Je lisais dans mes temps libres, mais c’était davantage pour tuer le temps que par passion. Je n’avais pas trouvé quoi que ce soit qui me fasse vibrer ou me garde dans l’attente constante d’être libre pour pouvoir y revenir. Vous devinez: jusqu’au jour où une amie m’a prêté ce fameux livre de Werber. Je l’ai dévoré, puis tout ce qui avait été publié par lui.

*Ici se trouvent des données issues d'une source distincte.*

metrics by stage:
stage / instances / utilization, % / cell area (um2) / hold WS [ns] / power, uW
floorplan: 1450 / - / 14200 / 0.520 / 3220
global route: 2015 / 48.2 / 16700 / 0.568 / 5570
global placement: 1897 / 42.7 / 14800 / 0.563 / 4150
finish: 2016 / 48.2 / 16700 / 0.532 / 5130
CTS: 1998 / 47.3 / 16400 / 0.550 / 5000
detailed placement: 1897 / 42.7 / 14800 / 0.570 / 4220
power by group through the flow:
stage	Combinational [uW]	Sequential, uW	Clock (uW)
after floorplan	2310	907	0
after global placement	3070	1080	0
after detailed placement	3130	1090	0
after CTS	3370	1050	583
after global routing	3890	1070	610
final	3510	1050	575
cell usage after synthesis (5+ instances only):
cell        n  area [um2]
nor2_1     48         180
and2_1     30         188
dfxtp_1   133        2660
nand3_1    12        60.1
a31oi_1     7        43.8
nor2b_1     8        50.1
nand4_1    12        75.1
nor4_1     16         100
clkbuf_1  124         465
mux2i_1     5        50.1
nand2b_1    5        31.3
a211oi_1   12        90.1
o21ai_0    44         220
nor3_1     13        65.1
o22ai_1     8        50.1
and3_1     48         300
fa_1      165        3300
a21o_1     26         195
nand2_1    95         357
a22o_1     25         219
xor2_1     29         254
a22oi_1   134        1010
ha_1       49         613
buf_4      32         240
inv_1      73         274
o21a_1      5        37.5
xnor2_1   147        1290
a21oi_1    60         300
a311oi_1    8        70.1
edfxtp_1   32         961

Récemment, j’ai été titillée par l’idée de revisiter cette œuvre qui m’avait donné la piqûre pour la littérature. Elle a changé à jamais ma vie en me mettant sur le chemin des lettres et des réflexions philosophiques sur le monde qui nous entoure: ses lois, ses mécanismes, ses secrets et ses mensonges. Revisiter ce pilier de ma vie duquel ne découlait que de bons souvenirs, c’était risqué. Une relecture corrompue par ma vision d’universitaire pouvait possiblement éradiquer sans pitié tout ce qu’il y avait de bon dans ce livre. J’ai pris le risque.
L’empire des anges
Je n’ai pas regretté! L’ouverture m’a renversée autant que la première fois. Première page: mort du personnage principal. N’est-ce pas génial? Il ne comprend rien de ce qu’il lui arrive, et nous non plus. Mais c’est accrocheur à souhait.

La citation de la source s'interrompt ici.